LogisticRegression Classifier model run successfully


## 4.5 Support Vector Machine Model

In [0]:
SVClassifier = SVC(kernel= 'linear',
                   degree=3,
                   max_iter=10000,
                   C=2, 
                   random_state = 55)

SVClassifier.fit(X_train,y_train)

print("SVClassifier model run successfully")

SVClassifier model run successfully


## 4.6 Voting Classifier Model

In [0]:
#modelsNames = []

#votingClassifier = VotingClassifier(voting = 'hard',estimators= modelsNames)
#votingClassifier.fit(X_train,y_train)
#print("votingClassifier model run successfully")

# 5 Models evaluation

Now we will evaluate our model using **f1_score** let's go. 

In [0]:
#evaluation Details
models = [decisionTreeModel, gradientBoostingModel, KNeighborsModel, LogisticRegression, SVClassifier]

for model in models:
    print(type(model).__name__,' Train Score is   : ' ,model.score(X_train, y_train))
    print(type(model).__name__,' Test Score is    : ' ,model.score(X_test, y_test))
    
    y_pred = model.predict(X_test)
    print(type(model).__name__,' F1 Score is      : ' ,f1_score(y_test,y_pred))
    print('--------------------------------------------------------------------------')
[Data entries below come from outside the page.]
File: config.mk
export PLATFORM = sky130hd
export DESIGN_NAME = bmmd_decoder
export DESIGN_NICKNAME = d
export VERILOG_FILES = /design/src/hw/bmmd_pkg.sv /design/src/hw/bmmd_region_match.sv /design/src/hw/bmmd_boot_seq.sv /design/src/hw/bmmd_decoder.sv
export VERILOG_INCLUDE_DIRS = /design/src /design/src/hw
export SDC_FILE = /design/constraint.sdc
export NUM_CORES = 1
export LEC_CHECK = 0
export ABC_AREA = 1
export BUFFER_PORTS_ARGS = -buffer_cell sky130_fd_sc_hd__buf_4
export CORE_AREA = 4 4 169 171
export DETAILED_ROUTE_END_ITERATION = 10
export DIE_AREA = 0 0 173 175
export PLACE_DENSITY = 0.77
export SETUP_SLACK_MARGIN = 0.02
export SLEW_MARGIN = 20
export SYNTH_ARGS = -nofsm -noshare
export SYNTH_HDL_FRONTEND = slang
export SYNTH_HIERARCHICAL = 1
export SYNTH_SLANG_ARGS = --single-unit
File: constraint.sdc
create_clock -name clk -period 11.1 [get_ports clk]
set_clock_uncertainty 0.1 [all_clocks]
set_input_delay 1.665 -clock clk [delete_from_list [all_inputs] [get_ports clk]]
set_output_delay 1.665 -clock clk [all_outputs]
set_load 0.05 [all_outputs]
File: src/hw/bmmd_regs.svh
`ifndef BMMD_REGS_SVH
`define BMMD_REGS_SVH

// memory index order inside every 4-bit select vector
`define BMMD_MEM_PFLASH 0
`define BMMD_MEM_DFLASH 1
`define BMMD_MEM_ROM 2
`define BMMD_MEM_RAM 3

// decoder register window, 256 bytes
`define BMMD_DEC_WIN 24'hFF_FFFE
`define BMMD_OFS_CTRL 8'h00
`define BMMD_OFS_STAT 8'h04
`define BMMD_OFS_VERDICT 8'h08
`define BMMD_OFS_PERM 8'h0C
`define BMMD_OFS_ERASE 8'h10
`define BMMD_OFS_REGION 8'h20

// control fields
`define BMMD_CTRL_REMAP 0
`define BMMD_CTRL_RSTSEL 1
`define BMMD_ERASE_ALL 0
`define BMMD_ERASE_PAGE_LSB 8

// region size codes: window is 1 kB shifted left by the code
`define BMMD_SZ_2K 4'h1
`define BMMD_SZ_4K 4'h2
`define BMMD_SZ_32K 4'h5
`define BMMD_SZ_64K 4'h6
`define BMMD_SZ_MAX 4'hE

// reset and remap bases
`define BMMD_ROM_BASE_BOOT 32'h0000_0000
`define BMMD_ROM_BASE_RUN 32'h0001_0000
`define BMMD_PFL_BASE_BOOT 32'h0001_0000
`define BMMD_PFL_BASE_RUN 32'h0000_0000
`define BMMD_DFL_BASE 32'h0001_8800
`define BMMD_RAM_BASE 32'h0001_9000
`define BMMD_PERM_RESET 5'h1F

// peripheral windows
`define BMMD_AFE_FIRST 4'h2
`define BMMD_AFE_LAST 4'hE
`define BMMD_SYSPER_HI 19'h7_FFBF

// array geometry
`define BMMD_PFL_WORDS 8192
`define BMMD_DFL_WORDS 512
`define BMMD_RAM_WORDS 1024
`define BMMD_ROM_BYTES 4096
`define BMMD_PFL_PAGE_BYTES 1024
`define BMMD_DFL_PAGE_BYTES 32

`endif

File: src/hw/bmmd_pkg.sv
package bmmd_pkg;

   typedef enum logic [2:0] {
      AC_IDLE = 3'b001,
      AC_ACCESS = 3'b010,
      AC_DONE = 3'b100
   } bmmd_acc_t;

   typedef enum logic [3:0] {
      BS_CHK_HEAD = 4'b0001,
      BS_CHK_FULL = 4'b0010,
      BS_RUN_FLASH = 4'b0100,
      BS_SERVICE = 4'b1000
   } bmmd_boot_t;

endpackage : bmmd_pkg

File: src/hw/bmmd_region_match.sv
`timescale 1ns/1ps
`include "bmmd_regs.svh"
module bmmd_region_match (
   // access address
   input wire logic [31:0] addr,
   // region setting
   input wire logic [21:0] base,
   input wire logic [3:0] size,
   // result
   output logic hit,
   output logic [23:0] offset
);
   logic [21:0] lo_mask;
   logic [33:0] byte_mask;

   // size above 16 MB is clamped so a bad code cannot swallow the map
   always_comb begin
      lo_mask = (22'h1 << ((size > `BMMD_SZ_MAX) ? `BMMD_SZ_MAX : size)) - 22'h1;
      byte_mask = {2'b00, lo_mask, 10'h3FF};
      hit = ((addr[31:10] ^ base) & ~lo_mask) == 22'h0;
      offset = addr[23:0] & byte_mask[23:0];
   end
endmodule : bmmd_region_match

File: src/hw/bmmd_boot_seq.sv
`timescale 1ns/1ps
module bmmd_boot_seq (
   // clock and reset
   input wire logic clk,
   input wire logic sys_rst,
   input wire logic ce,
   // checksum verdict from boot code
   input wire logic verdict_we,
   input wire logic verdict_pass,
   // state out
   output bmmd_pkg::bmmd_boot_t boot_state,
   output logic remap_pulse
);
   bmmd_pkg::bmmd_boot_t state_reg;
   bmmd_pkg::bmmd_boot_t state_next;

   always_comb begin
      state_next = state_reg;
      unique case (state_reg)
         bmmd_pkg::BS_CHK_HEAD: begin
            if (verdict_we) begin
               state_next = verdict_pass ? bmmd_pkg::BS_RUN_FLASH : bmmd_pkg::BS_CHK_FULL; // see RULE6
            end
         end
         bmmd_pkg::BS_CHK_FULL: begin
            if (verdict_we) begin
               state_next = verdict_pass ? bmmd_pkg::BS_RUN_FLASH : bmmd_pkg::BS_SERVICE; // see RULE7
            end
         end
         bmmd_pkg::BS_RUN_FLASH: state_next = bmmd_pkg::BS_RUN_FLASH;
         bmmd_pkg::BS_SERVICE: state_next = bmmd_pkg::BS_SERVICE; // see RULE8
         default: state_next = bmmd_pkg::BS_CHK_HEAD;
      endcase
   end

   // every reset restarts in the rom checks
   always_ff @(posedge clk or posedge sys_rst) begin
      if (sys_rst) begin
         state_reg <= bmmd_pkg::BS_CHK_HEAD; // see RULE19
      end else if (ce) begin
         state_reg <= state_next;
      end
   end

   assign boot_state = state_reg;
   assign remap_pulse = ce && (state_reg != bmmd_pkg::BS_RUN_FLASH) && (state_next == bmmd_pkg::BS_RUN_FLASH);

   a_fail_twice_service : assert property (@(posedge clk) disable iff (sys_rst) // see RULE8
      (ce && verdict_we && !verdict_pass && state_reg == bmmd_pkg::BS_CHK_FULL) |=> state_reg == bmmd_pkg::BS_SERVICE)
      else $error("second checksum failure did not enter service");
   c_service_entry : cover property (@(posedge clk) disable iff (sys_rst) state_reg == bmmd_pkg::BS_SERVICE);
endmodule : bmmd_boot_seq

File: src/hw/bmmd_decoder.sv
// Notes on behaviour
// RULE1: all arrays and peripherals on one bus
// RULE2: after reset rom aliased over low 64 KB
// RULE3: boot map flash, data flash, ram bases
// RULE4: remap puts program flash at zero
// RULE5: front-end peripherals in 256-byte windows
// RULE6: reset starts rom, head checksum, then flash
// RULE7: head fails: full checksum decides flash start
// RULE8: both fail: rom serves host commands
// RULE9: service mode reaches every memory location
// RULE10: programmable region selects, 1 kB to 16 MB
// RULE11: decoder register access adds wait state
// RULE12: decoder registers ignore user-mode writes
// RULE13: stretch peripheral cycles, eight 1 kB selects
// RULE14: per-region user permissions enforced
// RULE15: illegal access gives fault or reset
// RULE16: program flash 8k x 32, page/mass erase
// RULE17: data flash 512 x 32 with ecc
// RULE18: data ram is 1k x 32
// RULE19: boot rom 4 kB runs first after reset
// RULE20: region changes apply from next access
`timescale 1ns/1ps
`include "bmmd_regs.svh"
module bmmd_decoder #(
   parameter int NUM_AFE = 13,
   parameter int NUM_PER = 8
) (
   // clock and reset
   input wire logic clk,
   input wire logic sys_rst,
   input wire logic ce,
   // processor bus
   input wire logic cpu_req,
   input wire logic cpu_we,
   input wire logic cpu_priv,
   input wire logic [31:0] cpu_addr,
   input wire logic [31:0] cpu_wdata,
   output logic [31:0] cpu_rdata,
   output logic cpu_ready,
   output logic cpu_abort,
   // slave side
   output logic [3:0] mem_sel,
   output logic [NUM_AFE-1:0] afe_sel,
   output logic [NUM_PER-1:0] per_sel,
   output logic [23:0] slave_addr,
   output logic slave_we,
   output logic [31:0] slave_wdata,
   input wire logic slave_ready,
   input wire logic [31:0] slave_rdata,
   input wire logic dflash_ecc_err,
   // program flash erase
   output logic pflash_erase_req,
   output logic pflash_erase_all,
   output logic [4:0] pflash_erase_page,
   // system
   output logic sys_reset_req,
   output logic remap,
   output logic boot_service
);
   localparam int PFL_PAGES = `BMMD_PFL_WORDS * 4 / `BMMD_PFL_PAGE_BYTES;
   localparam int PAGE_W = $clog2(PFL_PAGES);

   ////////////////////////////////////////////////////////////////////////////
   // configuration state
   logic [21:0] base_reg [4];
   logic [3:0] size_reg [4];
   logic remap_reg;
   logic rstsel_reg;
   logic [4:0] perm_reg;
   bmmd_pkg::bmmd_boot_t boot_state;
   logic remap_pulse;
   logic verdict_we;
   logic cfg_we;

   ////////////////////////////////////////////////////////////////////////////
   // access state
   bmmd_pkg::bmmd_acc_t acc_reg;
   logic [3:0] acc_mem_reg;
   logic [NUM_AFE-1:0] acc_afe_reg;
   logic [NUM_PER-1:0] acc_per_reg;
   logic acc_dec_reg;
   logic acc_err_reg;
   logic acc_we_reg;
   logic acc_priv_reg;
   logic [7:0] acc_reg_ofs_reg;

   ////////////////////////////////////////////////////////////////////////////
   // address decode
   logic [3:0] mem_hit;
   logic [23:0] mem_ofs [4];
   logic [3:0] mem_win;
   logic [NUM_AFE-1:0] afe_hit;
   logic [NUM_PER-1:0] per_hit;
   logic dec_hit;
   logic [23:0] win_ofs;
   logic any_hit;
   logic perm_bad;
   logic service;

   genvar gi;
   generate
      for (gi = 0; gi < 4; gi++) begin : g_region
         bmmd_region_match u_match (
            .addr(cpu_addr),
            .base(base_reg[gi]),
            .size(size_reg[gi]),
            .hit(mem_hit[gi]),
            .offset(mem_ofs[gi])
         ); // see RULE10
      end
      for (gi = 0; gi < NUM_AFE; gi++) begin : g_afe
         assign afe_hit[gi] = (cpu_addr[31:20] == 12'h000) && (cpu_addr[15:8] == 8'h00)
            && (cpu_addr[19:16] == 4'(gi + 2)); // see RULE5
      end
      for (gi = 0; gi < NUM_PER; gi++) begin : g_per
         assign per_hit[gi] = (cpu_addr[31:13] == `BMMD_SYSPER_HI) && (cpu_addr[12:10] == 3'(gi)); // see RULE13
      end
   endgenerate

   assign dec_hit = cpu_addr[31:8] == `BMMD_DEC_WIN;
   assign service = boot_state == bmmd_pkg::BS_SERVICE;

   // fixed priority ram, data flash, program flash, rom: the reset map has no overlap,
   // but where programmed regions overlap, the array first in this order wins
   always_comb begin
      mem_win = 4'h0;
      win_ofs = 24'h0;
      if (mem_hit[`BMMD_MEM_RAM]) begin
         mem_win[`BMMD_MEM_RAM] = 1'b1;
         win_ofs = mem_ofs[`BMMD_MEM_RAM];
      end else if (mem_hit[`BMMD_MEM_DFLASH]) begin
         mem_win[`BMMD_MEM_DFLASH] = 1'b1;
         win_ofs = mem_ofs[`BMMD_MEM_DFLASH];
      end else if (mem_hit[`BMMD_MEM_PFLASH]) begin
         mem_win[`BMMD_MEM_PFLASH] = 1'b1;
         win_ofs = mem_ofs[`BMMD_MEM_PFLASH];
      end else if (mem_hit[`BMMD_MEM_ROM]) begin
         mem_win[`BMMD_MEM_ROM] = 1'b1;
         win_ofs = mem_ofs[`BMMD_MEM_ROM] & 24'(`BMMD_ROM_BYTES - 1); // see RULE2
      end
   end

   assign any_hit = dec_hit || (|mem_win) || (|afe_hit) || (|per_hit); // see RULE1
   // user accesses checked per region; rom service mode bypasses the check
   assign perm_bad = !cpu_priv && !service
      && ((|(mem_win & ~perm_reg[3:0])) || (((|afe_hit) || (|per_hit)) && !perm_reg[4])); // see RULE14 RULE9

   ////////////////////////////////////////////////////////////////////////////
   // access sequencer
   logic start;
   assign start = ce && (acc_reg == bmmd_pkg::AC_IDLE) && cpu_req;

   always_ff @(posedge clk or posedge sys_rst) begin
      if (sys_rst) begin
         acc_reg <= bmmd_pkg::AC_IDLE;
      end else if (ce) begin
         unique case (acc_reg)
            bmmd_pkg::AC_IDLE: begin
               if (cpu_req) begin
                  acc_reg <= bmmd_pkg::AC_ACCESS;
               end
            end
            bmmd_pkg::AC_ACCESS: begin
               // decoder registers and refused accesses spend exactly one wait cycle here
               if (acc_dec_reg || acc_err_reg || slave_ready || dflash_ecc_err) begin
                  acc_reg <= bmmd_pkg::AC_DONE; // see RULE11 RULE13
               end
            end
            bmmd_pkg::AC_DONE: acc_reg <= bmmd_pkg::AC_IDLE;
            default: acc_reg <= bmmd_pkg::AC_IDLE;
         endcase
      end
   end

   // decode is frozen at the start so a config write never alters a running access
   always_ff @(posedge clk or posedge sys_rst) begin
      if (sys_rst) begin
         acc_mem_reg <= 4'h0;
         acc_afe_reg <= '0;
         acc_per_reg <= '0;
         acc_dec_reg <= 1'b0;
         acc_err_reg <= 1'b0;
         acc_we_reg <= 1'b0;
         acc_priv_reg <= 1'b0;
         acc_reg_ofs_reg <= 8'h00;
         slave_addr <= 24'h0;
         slave_we <= 1'b0;
         slave_wdata <= 32'h0;
      end else if (start) begin
         acc_err_reg <= !any_hit || perm_bad; // see RULE15 RULE20
         acc_mem_reg <= (any_hit && !perm_bad) ? mem_win : 4'h0;
         acc_afe_reg <= (any_hit && !perm_bad) ? afe_hit : '0;
         acc_per_reg <= (any_hit && !perm_bad) ? per_hit : '0;
         acc_dec_reg <= dec_hit;
         acc_we_reg <= cpu_we;
         acc_priv_reg <= cpu_priv;
         acc_reg_ofs_reg <= cpu_addr[7:0];
         slave_addr <= (dec_hit || (|afe_hit)) ? {16'h0, cpu_addr[7:0]}
            : ((|per_hit) ? {14'h0, cpu_addr[9:0]} : win_ofs); // see RULE5
         slave_we <= cpu_we;
         slave_wdata <= cpu_wdata;
      end
   end

   always_comb begin
      mem_sel = (acc_reg == bmmd_pkg::AC_ACCESS) ? acc_mem_reg : 4'h0;
      afe_sel = (acc_reg == bmmd_pkg::AC_ACCESS) ? acc_afe_reg : '0;
      per_sel = (acc_reg == bmmd_pkg::AC_ACCESS) ? acc_per_reg : '0;
      cpu_ready = acc_reg == bmmd_pkg::AC_DONE;
   end

   ////////////////////////////////////////////////////////////////////////////
   // fault or reset
   logic fault_now;
   logic ecc_fault_reg;

   always_ff @(posedge clk or posedge sys_rst) begin
      if (sys_rst) begin
         ecc_fault_reg <= 1'b0;
      end else if (ce && acc_reg == bmmd_pkg::AC_ACCESS) begin
         ecc_fault_reg <= dflash_ecc_err && acc_mem_reg[`BMMD_MEM_DFLASH]; // see RULE17
      end
   end

   assign fault_now = (acc_reg == bmmd_pkg::AC_DONE) && (acc_err_reg || ecc_fault_reg);
   assign cpu_abort = fault_now && !rstsel_reg; // see RULE15

   always_ff @(posedge clk or posedge sys_rst) begin
      if (sys_rst) begin
         sys_reset_req <= 1'b0;
      end else if (ce) begin
         sys_reset_req <= fault_now && rstsel_reg; // see RULE15
      end
   end

   ////////////////////////////////////////////////////////////////////////////
   // decoder registers
   assign cfg_we = ce && (acc_reg == bmmd_pkg::AC_ACCESS) && acc_dec_reg && acc_we_reg && acc_priv_reg; // see RULE12
   assign verdict_we = cfg_we && (acc_reg_ofs_reg == `BMMD_OFS_VERDICT);

   bmmd_boot_seq u_boot (
      .clk(clk),
      .sys_rst(sys_rst),
      .ce(ce),
      .verdict_we(verdict_we),
      .verdict_pass(slave_wdata[0]),
      .boot_state(boot_state),
      .remap_pulse(remap_pulse)
   );

   always_ff @(posedge clk or posedge sys_rst) begin
      if (sys_rst) begin
         base_reg[`BMMD_MEM_PFLASH] <= 22'(`BMMD_PFL_BASE_BOOT >> 10); // see RULE3
         size_reg[`BMMD_MEM_PFLASH] <= `BMMD_SZ_32K; // see RULE16
         base_reg[`BMMD_MEM_DFLASH] <= 22'(`BMMD_DFL_BASE >> 10);
         size_reg[`BMMD_MEM_DFLASH] <= `BMMD_SZ_2K;
         base_reg[`BMMD_MEM_ROM] <= 22'(`BMMD_ROM_BASE_BOOT >> 10);
         size_reg[`BMMD_MEM_ROM] <= `BMMD_SZ_64K; // see RULE2 RULE19
         base_reg[`BMMD_MEM_RAM] <= 22'(`BMMD_RAM_BASE >> 10);
         size_reg[`BMMD_MEM_RAM] <= `BMMD_SZ_4K; // see RULE18
         remap_reg <= 1'b0;
      end else if (remap_pulse) begin
         base_reg[`BMMD_MEM_PFLASH] <= 22'(`BMMD_PFL_BASE_RUN >> 10); // see RULE4
         base_reg[`BMMD_MEM_ROM] <= 22'(`BMMD_ROM_BASE_RUN >> 10);
         size_reg[`BMMD_MEM_ROM] <= `BMMD_SZ_4K;
         remap_reg <= 1'b1;
      end else if (cfg_we && acc_reg_ofs_reg[7:4] == `BMMD_OFS_REGION >> 4 && acc_reg_ofs_reg[1:0] == 2'b00) begin
         base_reg[acc_reg_ofs_reg[3:2]] <= slave_wdata[31:10]; // see RULE10
         size_reg[acc_reg_ofs_reg[3:2]] <= slave_wdata[3:0];
      end else if (cfg_we && acc_reg_ofs_reg == `BMMD_OFS_CTRL) begin
         remap_reg <= slave_wdata[`BMMD_CTRL_REMAP];
      end
   end

   always_ff @(posedge clk or posedge sys_rst) begin
      if (sys_rst) begin
         rstsel_reg <= 1'b0;
         perm_reg <= `BMMD_PERM_RESET;
      end else if (cfg_we && acc_reg_ofs_reg == `BMMD_OFS_CTRL) begin
         rstsel_reg <= slave_wdata[`BMMD_CTRL_RSTSEL];
      end else if (cfg_we && acc_reg_ofs_reg == `BMMD_OFS_PERM) begin
         perm_reg <= slave_wdata[4:0]; // see RULE14
      end
   end

   // erase is only a request; the flash controller owns the timing
   always_ff @(posedge clk or posedge sys_rst) begin
      if (sys_rst) begin
         pflash_erase_req <= 1'b0;
         pflash_erase_all <= 1'b0;
         pflash_erase_page <= 5'h00;
      end else if (ce) begin
         pflash_erase_req <= cfg_we && (acc_reg_ofs_reg == `BMMD_OFS_ERASE); // see RULE16
         if (cfg_we && acc_reg_ofs_reg == `BMMD_OFS_ERASE) begin
            pflash_erase_all <= slave_wdata[`BMMD_ERASE_ALL];
            pflash_erase_page <= slave_wdata[`BMMD_ERASE_PAGE_LSB +: PAGE_W];
         end
      end
   end

   ////////////////////////////////////////////////////////////////////////////
   // read data
   logic [31:0] reg_rdata;
   always_comb begin
      reg_rdata = 32'h0000_0000;
      if (acc_reg_ofs_reg == `BMMD_OFS_CTRL) begin
         reg_rdata = {30'h0, rstsel_reg, remap_reg};
      end else if (acc_reg_ofs_reg == `BMMD_OFS_STAT) begin
         reg_rdata = {28'h0, boot_state};
      end else if (acc_reg_ofs_reg == `BMMD_OFS_PERM) begin
         reg_rdata = {27'h0, perm_reg};
      end else if (acc_reg_ofs_reg[7:4] == `BMMD_OFS_REGION >> 4 && acc_reg_ofs_reg[1:0] == 2'b00) begin
         reg_rdata = {base_reg[acc_reg_ofs_reg[3:2]], 6'h0, size_reg[acc_reg_ofs_reg[3:2]]};
      end
   end

   always_ff @(posedge clk or posedge sys_rst) begin
      if (sys_rst) begin
         cpu_rdata <= 32'h0000_0000;
      end else if (ce && acc_reg == bmmd_pkg::AC_ACCESS) begin
         cpu_rdata <= acc_err_reg ? 32'h0000_0000 : (acc_dec_reg ? reg_rdata : slave_rdata);
      end
   end

   assign remap = remap_reg;
   assign boot_service = service;

   ////////////////////////////////////////////////////////////////////////////
   // checks
   a_rom_alias_low : assert property (@(posedge clk) disable iff (sys_rst) // see RULE2
      (start && !remap_reg && cpu_addr[31:16] == 16'h0000 && cpu_priv) |=> acc_mem_reg == 4'b0100)
      else $error("low 64 KB not decoded to rom before remap");
   a_boot_map_ram : assert property (@(posedge clk) disable iff (sys_rst) // see RULE3
      (start && cpu_addr[31:12] == 20'h0_0019 && cpu_priv) |=> acc_mem_reg == 4'b1000)
      else $error("ram window not decoded");
   a_remap_flash_zero : assert property (@(posedge clk) disable iff (sys_rst) // see RULE4
      remap_pulse |=> remap_reg && base_reg[0] == 22'h0 && base_reg[2] == 22'h40)
      else $error("remap did not move flash and rom");
   a_dec_wait_state : assert property (@(posedge clk) disable iff (sys_rst || !ce) // see RULE11
      (start && dec_hit) |-> !cpu_ready ##1 !cpu_ready ##1 cpu_ready)
      else $error("decoder register access lacks its wait state");
   a_user_write_ignored : assert property (@(posedge clk) disable iff (sys_rst) // see RULE12
      (acc_reg == bmmd_pkg::AC_ACCESS && acc_dec_reg && !acc_priv_reg) |=> $stable(perm_reg) && $stable(rstsel_reg))
      else $error("user write reached decoder registers");
   a_per_stretch : assert property (@(posedge clk) disable iff (sys_rst || !ce) // see RULE13
      (acc_reg == bmmd_pkg::AC_ACCESS && !acc_dec_reg && !acc_err_reg && !slave_ready && !dflash_ecc_err)
      |=> acc_reg == bmmd_pkg::AC_ACCESS && $stable(per_sel))
      else $error("slave cycle not stretched");
   a_illegal_fault : assert property (@(posedge clk) disable iff (sys_rst || !ce) // see RULE15
      (start && !any_hit) |-> ##2 (cpu_ready && (cpu_abort || rstsel_reg)))
      else $error("illegal address not faulted");
   a_afe_onehot : assert property (@(posedge clk) disable iff (sys_rst) // see RULE5
      $onehot0(afe_sel) && $onehot0(per_sel) && $onehot0(mem_sel))
      else $error("more than one select active");
   a_sel_frozen : assert property (@(posedge clk) disable iff (sys_rst) // see RULE20
      (acc_reg == bmmd_pkg::AC_ACCESS && $past(acc_reg) == bmmd_pkg::AC_ACCESS) |-> $stable(mem_sel))
      else $error("select changed during an access");
   a_service_any : assert property (@(posedge clk) disable iff (sys_rst) // see RULE9
      (start && service && any_hit) |=> !acc_err_reg)
      else $error("service mode access refused");

   c_remap : cover property (@(posedge clk) disable iff (sys_rst) remap_pulse);
   c_dec_read : cover property (@(posedge clk) disable iff (sys_rst) cpu_ready && acc_dec_reg && !acc_we_reg);
   c_fault : cover property (@(posedge clk) disable iff (sys_rst) cpu_abort);
   c_per_stretch : cover property (@(posedge clk) disable iff (sys_rst) (|per_sel) ##1 (|per_sel) ##1 cpu_ready);
endmodule : bmmd_decoder
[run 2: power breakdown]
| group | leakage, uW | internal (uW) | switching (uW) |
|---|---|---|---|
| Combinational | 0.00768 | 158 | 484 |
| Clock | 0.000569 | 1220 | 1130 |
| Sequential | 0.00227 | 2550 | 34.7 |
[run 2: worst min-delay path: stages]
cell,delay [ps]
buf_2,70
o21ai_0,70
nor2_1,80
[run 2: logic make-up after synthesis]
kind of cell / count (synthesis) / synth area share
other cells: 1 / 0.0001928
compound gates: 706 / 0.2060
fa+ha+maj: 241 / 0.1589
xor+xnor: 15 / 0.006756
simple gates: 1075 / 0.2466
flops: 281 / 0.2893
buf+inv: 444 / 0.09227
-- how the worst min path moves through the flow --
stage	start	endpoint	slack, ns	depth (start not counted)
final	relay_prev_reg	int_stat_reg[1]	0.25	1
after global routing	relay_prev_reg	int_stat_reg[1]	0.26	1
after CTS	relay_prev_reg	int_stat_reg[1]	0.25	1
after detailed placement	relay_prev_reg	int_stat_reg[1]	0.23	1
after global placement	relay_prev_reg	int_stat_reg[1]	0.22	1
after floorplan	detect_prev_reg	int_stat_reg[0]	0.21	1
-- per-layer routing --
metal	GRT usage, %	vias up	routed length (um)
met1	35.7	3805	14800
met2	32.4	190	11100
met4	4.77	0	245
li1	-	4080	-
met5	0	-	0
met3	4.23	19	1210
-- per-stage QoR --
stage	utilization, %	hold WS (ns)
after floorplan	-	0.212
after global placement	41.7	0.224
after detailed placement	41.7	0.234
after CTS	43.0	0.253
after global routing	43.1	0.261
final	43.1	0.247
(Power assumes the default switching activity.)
DecisionTreeClassifier  Train Score is   :  0.9761904761904762
DecisionTreeClassifier  Test Score is    :  0.7419566644780039
DecisionTreeClassifier  F1 Score is      :  0.6743993371996686
--------------------------------------------------------------------------
GradientBoostingClassifier  Train Score is   :  0.8594417077175698
GradientBoostingClassifier  Test Score is    :  0.7511490479317138
GradientBoostingClassifier  F1 Score is      :  0.6331074540174251
--------------------------------------------------------------------------
KNeighborsClassifier  Train Score is   :  0.9761904761904762
KNeighborsClassifier  Test Score is    :  0.7406434668417596
KNeighborsClassifier  F1 Score is      :  0.5872518286311389
--------------------------------------------------------------------------
LogisticRegression  Train Score is   :  0.8502463054187193
LogisticRegression  Test Score is    :  0.7826657912015759
LogisticRegression  F1 Score is      :  0.7230125523012553
-------------------------

There is overtraining based on the differences in the scores seen here, I'll likely investigate this in the future.